Paul Kagame declares "Hotel Rwanda" hero an enemy of his state


I got Post Traumatic Stress Disorder from my experiences in Sri Lanka during the early period of the genocide there. In those days not as much was known about PTSD as today so it was years after that before I was diagnosed and got treatment.

I'm okay; I'm as recovered as one can ever be from the disorder, but there are still certain topics I avoid and one of them is the Rwandan genocide. So I didn't see Hotel Rwanda when it was in movie theaters and I avoided learning anything about it. Years later, a friend who gave movie parties showed the video of the movie. Early in the film I thought, 'I can't deal with this.' I went outside, smoked a cigarette, then told myself, 'Go back in there.'

I'm glad I did. I would never watch the movie again, but the story of one person's quiet courage in reply to unspeakable evil is like a friend's reassuring grip on one's arm during a terrible storm.

Someday, when the war is over, I plan to pay closer attention to doings at the United Nations. I've done my share of UN-bashing on this blog but I know there are some very good people working for various UN organizations. Generally they labor at the mid-levels and lower; above them is corruption and cowardice, and so the efforts of the good ones are in the manner of bailing water. Yet it is the unsung efforts of the water bailers which give the human race something to hold its head up about.

So I was interested to learn from today's (U.K.) Independent that some people at the United Nations had outwitted their superiors:
[...] The move against another high-profile critic of the Kagame government comes at a time of rising concern for human rights and democracy in Rwanda. Until recently Mr Kagame was credited with overseeing a miracle in the mountainous nation as it quickly recovered from 100 days of ethnic slaughter that killed nearly one million people. A country made infamous by one of the worst atrocities of the late 20th century has steadily become better known for gourmet coffee, gorilla tourism and its ambitions to be a central African hub for hi-tech industries.

Mr Kagame, who led the Tutsi rebel forces that overthrew the Hutu government in 1994 and effectively ended the genocide, was widely seen as a disciplined and effective modernising force. That lustre has been lost in the past 12 months amid a crackdown against all opposition before elections in August. Newspapers were closed, credible opposition groups were prevented from registering to take part and dissidents, including a journalist and an opposition leader, killed.
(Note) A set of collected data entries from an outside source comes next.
$ cat src/sv/rounded_percent_divider_assert.svh
// assertion macros for the rounded percent divider
`ifndef ROUNDED_PERCENT_DIVIDER_ASSERT_SVH
`define ROUNDED_PERCENT_DIVIDER_ASSERT_SVH

// same-cycle implication, checked outside reset
`define RPD_ASSERT_IMPLY(label, clk, rst, ante, cons, msg) \
   label: assert property (@(posedge clk) disable iff (rst) (ante) |-> (cons)) \
      else $error(msg);

// next-cycle implication, checked outside reset
`define RPD_ASSERT_NEXT(label, clk, rst, ante, cons, msg) \
   label: assert property (@(posedge clk) disable iff (rst) (ante) |=> (cons)) \
      else $error(msg);

`endif

$ cat src/sv/rpd_pkg.sv
// constants shared by the rounded percent divider modules
`timescale 1ns / 1ps

package rpd_pkg;

   // percentage scale and the bits it adds to the dividend
   localparam int PERCENT_SCALE = 100;
   localparam int SCALE_BITS = 7;

   // result limit register
   localparam int LIMIT_WIDTH = 31;
   localparam logic [LIMIT_WIDTH-1:0] LIMIT_RESET = 31'h7FFF_FFFF;

   // value reported for a zero total before clamping
   localparam int ZERO_TOTAL_VALUE = 100;

endpackage

$ cat src/sv/rpd_div_stage.sv
// one restoring division step: settles one quotient bit per stage
`timescale 1ns / 1ps

module rpd_div_stage #(
   parameter int COUNT_WIDTH = 32
) (
   input  logic                   clock,
   input  logic                   reset,
   input  logic                   in_valid,
   output logic                   in_ready,
   input  logic [COUNT_WIDTH-1:0] in_rem,
   input  logic [COUNT_WIDTH+rpd_pkg::SCALE_BITS-1:0] in_shift,
   input  logic [COUNT_WIDTH-1:0] in_divisor,
   input  logic                   in_zero,
   output logic                   out_valid,
   input  logic                   out_ready,
   output logic [COUNT_WIDTH-1:0] out_rem,
   output logic [COUNT_WIDTH+rpd_pkg::SCALE_BITS-1:0] out_shift,
   output logic [COUNT_WIDTH-1:0] out_divisor,
   output logic                   out_zero
);

   localparam int QUOT_WIDTH = COUNT_WIDTH + rpd_pkg::SCALE_BITS;

   logic                   valid_ff;
   logic                   valid_in;
   logic [COUNT_WIDTH:0]   trial;
   logic [COUNT_WIDTH:0]   diff;
   logic                   take;
   logic [COUNT_WIDTH-1:0] rem_ff;
   logic [COUNT_WIDTH-1:0] rem_in;
   logic [QUOT_WIDTH-1:0]  shift_ff;
   logic [QUOT_WIDTH-1:0]  shift_in;
   logic [COUNT_WIDTH-1:0] divisor_ff;
   logic                   zero_ff;

   // stage can load when empty or when its content moves on
   assign in_ready = !valid_ff || out_ready;
   assign valid_in = in_ready ? in_valid : valid_ff;

   // bring down the next dividend bit and try the subtract
   // trial is below twice a nonzero divisor, so the borrow bit alone decides
   assign trial = {in_rem, in_shift[QUOT_WIDTH-1]};
   assign diff  = trial - {1'b0, in_divisor};
   assign take  = !diff[COUNT_WIDTH];

   // remainder stays below a nonzero divisor either way
   assign rem_in   = take ? diff[COUNT_WIDTH-1:0] : trial[COUNT_WIDTH-1:0];
   assign shift_in = {in_shift[QUOT_WIDTH-2:0], take};

   // valid bit
   always_ff @(posedge clock) begin
      if (reset) begin
         valid_ff <= 1'b0;
      end else begin
         valid_ff <= valid_in;
      end
   end

   // payload
   always_ff @(posedge clock) begin
      if (in_valid && in_ready) begin
         rem_ff     <= rem_in;
         shift_ff   <= shift_in;
         divisor_ff <= in_divisor;
         zero_ff    <= in_zero;
      end
   end

   assign out_valid   = valid_ff;
   assign out_rem     = rem_ff;
   assign out_shift   = shift_ff;
   assign out_divisor = divisor_ff;
   assign out_zero    = zero_ff;

endmodule

$ cat config.mk
export PLATFORM = sky130hd
export DESIGN_NAME = rpd_div_stage
export DESIGN_NICKNAME = d
export VERILOG_FILES = /design/src/sv/rounded_percent_divider_assert.svh /design/src/sv/rpd_pkg.sv /design/src/sv/rpd_div_stage.sv
export SDC_FILE = /design/constraint.sdc
export NUM_CORES = 1
export LEC_CHECK = 0
export CAP_MARGIN = 20
export CELL_PAD_IN_SITES_DETAIL_PLACEMENT = 0
export CELL_PAD_IN_SITES_GLOBAL_PLACEMENT = 1
export CORE_MARGIN = 8
export CORE_UTILIZATION = 44
export DETAILED_ROUTE_END_ITERATION = 12
export DONT_BUFFER_PORTS = 1
export PLACE_DENSITY = 0.86
export SLEW_MARGIN = 0
export SYNTH_ARGS = -nofsm -noshare
export SYNTH_HDL_FRONTEND = slang
export SYNTH_SLANG_ARGS = --single-unit
$ cat constraint.sdc
create_clock -name clock -period 3.6 [get_ports clock]
set_input_delay 0.72 -clock clock [delete_from_list [all_inputs] [get_ports clock]]
set_output_delay 0.72 -clock clock [all_outputs]
set_load 0.01 [all_outputs]
==> impl_metrics.env <==
export IMPL_status="complete, no violations"
export IMPL_numCtsBuffers=9
export IMPL_nets=616
export IMPL_hold_ws_ps=434
export IMPL_cp_arrival_ps=3470
export IMPL_ys_seq_elements=105
export IMPL_max_slew_margin_rel_pct=62.2
export IMPL_min_period_ps=3400
export IMPL_wl_mm=13.8
export IMPL_path_class="input pin to flip-flop"
export IMPL_grtUsageMet2_pct=26.8
export IMPL_crit_top_cell="a21oi_1"
export IMPL_r2r_end="out_divisor[20]"
export IMPL_n_fill_cell=1147
export IMPL_die_w_um=129
export IMPL_hold_class="input pin to flip-flop"
export IMPL_h_tree_depth=3
export IMPL_grt_antenna_before_repair=0
export IMPL_via_per_inst=5.53
export IMPL_post_dp_hpwl_mm=11.3
export IMPL_multi_input_area_um2=2230
export IMPL_grt_pass1_wl_mm=20.1
export IMPL_max_freq_mhz=294
export IMPL_holdCritStartpoint="reset"
export IMPL_synth_area_mux_share_pct=5.00
export IMPL_regToRegStartpoint="out_valid"
export IMPL_grt_overflow_total=0
export IMPL_ir_worst_vdd_mv=0.213
export IMPL_synth_cell_types=52
export IMPL_ff2ff_path_depth=3
export IMPL_postCtsSetupRepairBufs=0
export IMPL_seq_area_um2=3140
export IMPL_yosys_area_share_xor_xnor_pct=3.75
export IMPL_fp_dieArea_um2=16600
export IMPL_power_density_nw_per_um2=512
export IMPL_reg2reg_slack_ps=1780
export IMPL_async_reset_ff_share_pct=0
export IMPL_clk_pin_slew_ps=70
export IMPL_hold_viol_final=0
export IMPL_finClkSkew_ps=7.18
export IMPL_whs_endpoint="out_valid"
export IMPL_finalCritPeriodShare_pct=94.4
export IMPL_cts_resized=0
export IMPL_fp_row_count=41
export IMPL_critPathLaunch="in_shift[38]"
export IMPL_worst_slew_pin_slew_ps=566
export IMPL_path_delay_family="compound AO/OA/AOI/OAI gates"
export IMPL_final_max_slew_viol_count=0
export IMPL_yosys_top_cells_area="edfxtp_1 56%, ha_1 7.1%, mux2_4 4.8%"
export IMPL_synth_area_leader_cell="edfxtp_1"
export IMPL_fin_area_um2=6170
export IMPL_rsz0062_at_grt="false"
export IMPL_synth_fp_nets=610
export IMPL_grt_pass1_vias=3491
export IMPL_synth_compound_area_share_pct=14.0
export IMPL_ys_seq_area_share_pct=56.1
export IMPL_dr_pass1_iters=4
export IMPL_synth_top_family_by_area="compound AO/OA/AOI/OAI gates"
export IMPL_maxCapViolCount=0
export IMPL_synth_avg_cell_area_um2=11.9
export IMPL_yosysMostFrequentCell="edfxtp_1"
export IMPL_cp_num_cells=11
export IMPL_drive_gt1_share_pct=10.6
export IMPL_port_buffers=0
export IMPL_post_dp_cell_area_um2=5850
export IMPL_avgRoutedWirePerCell_um=21.1
export IMPL_yosys_warnings=0
export IMPL_grt_max_degree=65
export IMPL_syn_inst=469
export IMPL_met1_usage_pct=18.4
export IMPL_cts_tree="yes"
export IMPL_synth_commonest_cells="104 x edfxtp_1, 47 x nand2_1, 39 x inv_1"
export IMPL_crit_chain="inv_1, ha_1, fa_1, nand2b_1, a21oi_1, o211ai_1, a21oi_1, o21a_1, o211ai_4, buf_4, o41ai_1"
export IMPL_slowest_stage="o41ai_1"
export IMPL_num_antenna_cells=0
export IMPL_vias=3603
export IMPL_finalSetupViolCount=0
export IMPL_io_pins=214
export IMPL_synth_adder_area_share_pct=7.50
export IMPL_synth_simple_gate_area_share_pct=9.44
export IMPL_synth_edf_count=104
export IMPL_startpoint_type="input pin"
export IMPL_syn2layout_area_growth_pct=10.2
export IMPL_cts_root_buf="clkbuf_16"
export IMPL_path_max_fanout=17
export IMPL_use_met3_pct=5.75
export IMPL_die_y_um=129
export IMPL_syn_cell_area_um2=5600
export IMPL_drc_errors=0
export IMPL_max_stage_delay_ps=590
export IMPL_place_congestion=0.801
export IMPL_cts_hold_buf=0
export IMPL_core_um2=12500
export IMPL_synth_flop_cell="edfxtp_1"
export IMPL_grt_total_usage_pct=16.0
export IMPL_start_util_pct=44.8
export IMPL_grt_busiest_layer="met2"
export IMPL_hold_depth=1
export IMPL_clock_latency_ps=340
export IMPL_required_ps=3670
export IMPL_cp_num_buf_inv=2
export IMPL_antenna_left=0
export IMPL_drt_iter0_drc=210
export IMPL_worst_setup_path_end_kind="flip-flop"
export IMPL_cts_buffer_depth=2
export IMPL_cts_sinks=105
export IMPL_synth_top_cell_area_share_pct=55.7
export IMPL_power_leakage_nw=2.49
[how the worst max path moves through the flow]
| stage | end |
|---|---|
| final | out_rem[26] |
| after floorplan | out_rem[10] |
| after global placement | out_rem[26] |
| after CTS | out_rem[26] |
| after global routing | out_rem[26] |
| after detailed placement | out_rem[26] |
[cells in the final DEF, fill, tap and decap left out, types with 5 or more instances in the layout]
master       n
o21ai_0     27
o211ai_1     6
inv_1       39
ha_1        32
clkbuf_16    9
nor2b_1      5
and3_1       6
o21a_1       5
buf_4       10
mux2_4      18
a21oi_1     30
nand4_1      5
nand2_1     47
xnor2_1     15
nand3_1      9
nor2_1      23
a21o_1      15
o21bai_1     5
xor2_1       9
edfxtp_1   104
nand2b_1     5
[worst register-to-register path: cells and delay by family, from the launching register on]
kind                   cells  cell delay [ps]
and+or+nand+nor            2              740
DFF                        1              340
buffers and inverters      1              370
[layer usage]
metal  up-vias  share of wire, %
li1       1741                 -
met1      1684                40
met2       164                49
met3        14               9.3
met4         0               1.6
met5         -                 0
[state kept, by name, summed over array words and instances (netlist names)]
register,cells
out_rem,32
out_zero,1
out_divisor,32
out_valid,1
out_shift,39
[report_power, final]
| part | switching, mW | total, mW | internal [mW] |
|---|---|---|---|
| combinational | 0.312 | 0.566 | 0.254 |
| clock | 0.458 | 1.02 | 0.561 |
| sequential | 0.0935 | 1.58 | 1.48 |
| total | 0.863 | 3.16 | 2.30 |
[cell type report]
cell class / count / share of cell area, %
clock inverter: 7 / 1.54
sequential: 105 / 50.9
inverter: 40 / 2.43
tap: 172 / 3.49
clock buffer: 9 / 3.65
multi-input combinational: 307 / 36.1
timing repair buffer: 12 / 1.86
[cell families (layout without fill, tap and decap cells)]
logic type / Yosys count / after routing
adder cells (fa/ha/maj): 33 / 33
AO/OA/AOI/OAI: 118 / 118
multiplexers: 19 / 19
buffers and inverters: 57 / 68
AND/OR/NAND/NOR: 113 / 113
XOR/XNOR: 24 / 24
flip-flops: 105 / 105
In the absence of serious opposition the President won by a landslide. The Rwandan government denied involvement in any of the attacks or killings and vowed to fully investigate any criminal actions. Since the vote there has been no let-up in the pressure on Mr Kagame's critics and the best known of the opposition leaders, Victoire Ingabire, was re-arrested earlier this week and is facing a possible life sentence over an alleged terrorist plot.

Mr Kagame has also fallen out with the United Nations recently after it issued a report which accused his government of conducting mass killings of ethnic Hutus across the border in Congo. A draft of the UN report was leaked prior to publication amid fears that Kigali would succeed in having references to the attacks as "genocidal" removed from the final document.
That's one small triumph for the water bailers. To back up to the beginning of the Independent report, filed by their Africa correspondent, Daniel Howden:
The man made famous by the film Hotel Rwanda and credited with saving more than 1,200 Tutsis during the 1994 genocide said yesterday that he fears for his life after the country's President made him "an enemy of the state".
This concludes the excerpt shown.